• **REQUIREMENT**
For the records below, output each line exactly as it appears, from the first through the line with "[metrics by stage]".

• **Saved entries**
* * *
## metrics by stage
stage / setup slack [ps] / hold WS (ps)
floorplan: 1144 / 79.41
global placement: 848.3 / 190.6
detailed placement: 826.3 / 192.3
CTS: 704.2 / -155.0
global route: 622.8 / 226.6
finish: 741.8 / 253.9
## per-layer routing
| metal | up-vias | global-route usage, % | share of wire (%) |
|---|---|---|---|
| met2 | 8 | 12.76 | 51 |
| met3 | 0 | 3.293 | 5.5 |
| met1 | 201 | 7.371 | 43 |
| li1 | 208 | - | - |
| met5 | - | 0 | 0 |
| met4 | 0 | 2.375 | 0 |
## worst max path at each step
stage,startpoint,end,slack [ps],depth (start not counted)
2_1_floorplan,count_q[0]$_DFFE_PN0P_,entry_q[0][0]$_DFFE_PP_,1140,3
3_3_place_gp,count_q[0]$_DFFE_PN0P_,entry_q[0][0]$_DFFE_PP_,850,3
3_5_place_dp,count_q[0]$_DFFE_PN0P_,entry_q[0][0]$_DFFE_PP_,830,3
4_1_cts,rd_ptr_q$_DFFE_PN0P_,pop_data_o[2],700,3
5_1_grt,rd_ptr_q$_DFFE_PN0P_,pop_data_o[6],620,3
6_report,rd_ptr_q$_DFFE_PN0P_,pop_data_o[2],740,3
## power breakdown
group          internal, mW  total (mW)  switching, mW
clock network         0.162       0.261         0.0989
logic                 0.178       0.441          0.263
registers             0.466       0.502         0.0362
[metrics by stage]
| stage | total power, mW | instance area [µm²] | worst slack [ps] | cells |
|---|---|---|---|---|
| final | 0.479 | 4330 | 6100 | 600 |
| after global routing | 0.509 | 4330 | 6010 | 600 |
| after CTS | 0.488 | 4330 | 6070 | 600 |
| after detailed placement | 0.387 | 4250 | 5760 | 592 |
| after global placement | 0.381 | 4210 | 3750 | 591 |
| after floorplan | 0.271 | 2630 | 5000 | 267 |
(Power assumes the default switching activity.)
[src/sv/cds_pkg.sv]
// Shared types and constants for the conservative DVFS stepper.
// Holds the configuration record, the queued sample record and the sequencer states.
// No dependencies.
`timescale 1ns / 1ps

package cds_pkg;

    localparam int FIELD_W   = 23;
    localparam int LOAD_W    = 7;
    localparam int PCT_W     = 7;
    localparam int IDLE_W    = 16;
    localparam int DF_W      = 4;
    localparam int CFG_IDX_W = 3;

    localparam int PCT_FULL      = 100;
    localparam int FALLBACK_STEP = 5;
    localparam int SKIP_MAX      = 15;

    // Reciprocal of 25 scaled by 2^33; exact for dividends below 2^28.
    localparam int                      DIV25_MUL_W = 29;
    localparam logic [DIV25_MUL_W-1:0]  DIV25_MUL   = 29'd343597384;
    localparam int                      DIV25_SHIFT = 33;

    localparam logic [PCT_W-1:0]   RST_UP_THR      = PCT_W'(80);
    localparam logic [PCT_W-1:0]   RST_DOWN_THR    = PCT_W'(20);
    localparam logic [PCT_W-1:0]   RST_STEP_PCT    = PCT_W'(5);
    localparam logic [DF_W-1:0]    RST_DOWN_FACTOR = DF_W'(1);
    localparam logic [FIELD_W-1:0] RST_MIN_FREQ    = '0;
    localparam logic [FIELD_W-1:0] RST_MAX_FREQ    = '1;

    typedef enum logic [CFG_IDX_W-1:0] {
        REG_UP_THR,
        REG_DOWN_THR,
        REG_STEP_PCT,
        REG_DOWN_FACTOR,
        REG_MIN_FREQ,
        REG_MAX_FREQ
    } t_reg_idx;

    typedef struct packed {
        logic [PCT_W-1:0]   up_thr;
        logic [PCT_W-1:0]   down_thr;
        logic [PCT_W-1:0]   step_pct;
        logic [DF_W-1:0]    down_factor;
        logic [FIELD_W-1:0] min_freq;
        logic [FIELD_W-1:0] max_freq;
    } t_cfg;

    typedef struct packed {
        logic [LOAD_W-1:0]  load;
        logic [FIELD_W-1:0] cur;
        logic [IDLE_W-1:0]  idle;
        logic               is_up;
        logic               is_low;
    } t_item;

    typedef enum logic [2:0] {
        S_IDLE,
        S_LOAD,
        S_DIV,
        S_DROP,
        S_ADJ,
        S_DEC
    } t_state;

endpackage

[src/sv/cds_front.sv]
// Front end of the DVFS stepper: accepts load samples, classifies them against
// the thresholds and holds them in a two-entry queue for the back end.
// Depends on cds_pkg.
`timescale 1ns / 1ps

module cds_front import cds_pkg::*; (
    input  logic               i_clk,
    input  logic               i_rst_n,
    input  t_cfg               i_cfg,
    input  logic               i_valid,
    output logic               o_stall,
    input  logic [LOAD_W-1:0]  i_load_pct,
    input  logic [FIELD_W-1:0] i_current_freq,
    input  logic [IDLE_W-1:0]  i_idle_periods,
    output logic               o_q_valid,
    output t_item              o_q_item,
    input  logic               i_q_take
);

    t_item       r_mem [2];
    logic        r_wr_ptr;
    logic        r_rd_ptr;
    logic [1:0]  r_cnt;
    logic        w_push;
    logic        w_pop;
    t_item       w_item;

    always_comb begin
        w_item.load   = i_load_pct;
        w_item.cur    = i_current_freq;
        w_item.idle   = i_idle_periods;
        w_item.is_up  = i_load_pct > i_cfg.up_thr;
        w_item.is_low = i_load_pct < i_cfg.down_thr;
    end

    assign o_stall   = (r_cnt == 2'd2);
    assign w_push    = i_valid && !o_stall;
    assign o_q_valid = (r_cnt != 2'd0);
    assign w_pop     = i_q_take && o_q_valid;
    assign o_q_item  = r_mem[r_rd_ptr];

    always_ff @(posedge i_clk) begin
        if (!i_rst_n) begin
            r_wr_ptr <= 1'b0;
            r_rd_ptr <= 1'b0;
            r_cnt    <= 2'd0;
        end else begin
            if (w_push) begin
                r_wr_ptr <= ~r_wr_ptr;
            end
            if (w_pop) begin
                r_rd_ptr <= ~r_rd_ptr;
            end
            r_cnt <= r_cnt + {1'b0, w_push} - {1'b0, w_pop};
        end
    end

    always_ff @(posedge i_clk) begin
        if (w_push) begin
            r_mem[r_wr_ptr] <= w_item;
        end
    end

endmodule
File: src/sv/bb3_pkg.sv
// Shared types, register codes and divider constants for the 3x3 RGB box blur.
`timescale 1ns / 1ps
`default_nettype none

package bb3_pkg;

  // One RGB pixel: red in the top byte, blue in the bottom byte
  typedef logic [23:0] pix_t;

  typedef struct packed {
    logic       mode;
    logic [7:0] blue_in;
    logic [7:0] green_in;
    logic [7:0] red_in;
  } in_item_t;

  typedef struct packed {
    logic [7:0] blue_out;
    logic [7:0] green_out;
    logic [7:0] red_out;
    logic       frame_end;
  } out_item_t;

  // Neighbor mask of the 3x3 window: bit 0 is the top row / left column
  typedef struct packed {
    logic [2:0] row;
    logic [2:0] col;
  } mask_t;

  // Item modes
  localparam logic MODE_PUSH  = 1'b0;
  localparam logic MODE_FLUSH = 1'b1;

  // Configuration port
  localparam int CFG_IDX_W  = 1;
  localparam int CFG_DATA_W = 13;
  localparam logic [CFG_IDX_W-1:0] REG_FRAME_WIDTH  = 1'd0;
  localparam logic [CFG_IDX_W-1:0] REG_FRAME_HEIGHT = 1'd1;
  localparam int FW_BITS = 11;
  localparam int FH_BITS = 13;
  localparam logic [FW_BITS-1:0] FW_RESET = 11'd640;
  localparam logic [FH_BITS-1:0] FH_RESET = 13'd480;

  // Averaging datapath: nine 8-bit terms, divisor by reciprocal multiply
  localparam int SUM_W   = 12;
  localparam int CNT_W   = 4;
  localparam int RECIP_W = 17;
  localparam int FRAC_W  = 16;
  localparam int PROD_W  = SUM_W + RECIP_W;

  // Rounded-up 2^16/n; exact floor quotient for every sum below 2^15
  function automatic logic [RECIP_W-1:0] recip_of(input logic [CNT_W-1:0] n);
    logic [RECIP_W-1:0] m;
    unique case (n)
      4'd1:    m = 17'd65536;
      4'd2:    m = 17'd32768;
      4'd3:    m = 17'd21846;
      4'd4:    m = 17'd16384;
      4'd6:    m = 17'd10923;
      4'd9:    m = 17'd7282;
      default: m = '0;
    endcase
    return m;
  endfunction

endpackage

`default_nettype wire

File: src/sv/bb3_avg.sv
// Masked 3x3 per-channel sum and constant-divisor average, two register stages.
`timescale 1ns / 1ps
`default_nettype none

module bb3_avg (
  input  logic                     clk,
  input  bb3_pkg::pix_t [2:0][2:0] win,
  input  bb3_pkg::mask_t           mask,
  output bb3_pkg::pix_t            avg_pix
);
  import bb3_pkg::*;

  logic [SUM_W-1:0]   sum_nxt [3];
  logic [SUM_W-1:0]   sum_r   [3];
  logic [1:0]         rows_n;
  logic [1:0]         cols_n;
  logic [CNT_W-1:0]   cnt;
  logic [RECIP_W-1:0] recip_r;
  logic [PROD_W-1:0]  prod_r  [3];

  // Add up the in-frame neighbors per channel and count them
  always_comb begin
    rows_n = 2'($countones(mask.row));
    cols_n = 2'($countones(mask.col));
    cnt    = CNT_W'(rows_n) * CNT_W'(cols_n);
    for (int k = 0; k < 3; k++) begin
      sum_nxt[k] = '0;
      for (int i = 0; i < 3; i++) begin
        for (int j = 0; j < 3; j++) begin
          if (mask.row[i] && mask.col[j]) begin
            sum_nxt[k] = sum_nxt[k] + SUM_W'(win[i][j][8*k +: 8]);
          end
        end
      end
    end
  end

  // Stage 1 holds sums and reciprocal, stage 2 the products
  always_ff @(posedge clk) begin
    sum_r   <= sum_nxt;
    recip_r <= recip_of(cnt);
    for (int k = 0; k < 3; k++) begin
      prod_r[k] <= PROD_W'(sum_r[k]) * PROD_W'(recip_r);
    end
  end

  // Drop the fraction bits
  always_comb begin
    for (int k = 0; k < 3; k++) begin
      avg_pix[8*k +: 8] = prod_r[k][FRAC_W +: 8];
    end
  end

endmodule

`default_nettype wire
* * *
• **RESPONSE**
## metrics by stage
stage / setup slack [ps] / hold WS (ps)
floorplan: 1144 / 79.41
global placement: 848.3 / 190.6
detailed placement: 826.3 / 192.3
CTS: 704.2 / -155.0
global route: 622.8 / 226.6
finish: 741.8 / 253.9
## per-layer routing
| metal | up-vias | global-route usage, % | share of wire (%) |
|---|---|---|---|
| met2 | 8 | 12.76 | 51 |
| met3 | 0 | 3.293 | 5.5 |
| met1 | 201 | 7.371 | 43 |
| li1 | 208 | - | - |
| met5 | - | 0 | 0 |
| met4 | 0 | 2.375 | 0 |
## worst max path at each step
stage,startpoint,end,slack [ps],depth (start not counted)
2_1_floorplan,count_q[0]$_DFFE_PN0P_,entry_q[0][0]$_DFFE_PP_,1140,3
3_3_place_gp,count_q[0]$_DFFE_PN0P_,entry_q[0][0]$_DFFE_PP_,850,3
3_5_place_dp,count_q[0]$_DFFE_PN0P_,entry_q[0][0]$_DFFE_PP_,830,3
4_1_cts,rd_ptr_q$_DFFE_PN0P_,pop_data_o[2],700,3
5_1_grt,rd_ptr_q$_DFFE_PN0P_,pop_data_o[6],620,3
6_report,rd_ptr_q$_DFFE_PN0P_,pop_data_o[2],740,3
## power breakdown
group          internal, mW  total (mW)  switching, mW
clock network         0.162       0.261         0.0989
logic                 0.178       0.441          0.263
registers             0.466       0.502         0.0362
[metrics by stage]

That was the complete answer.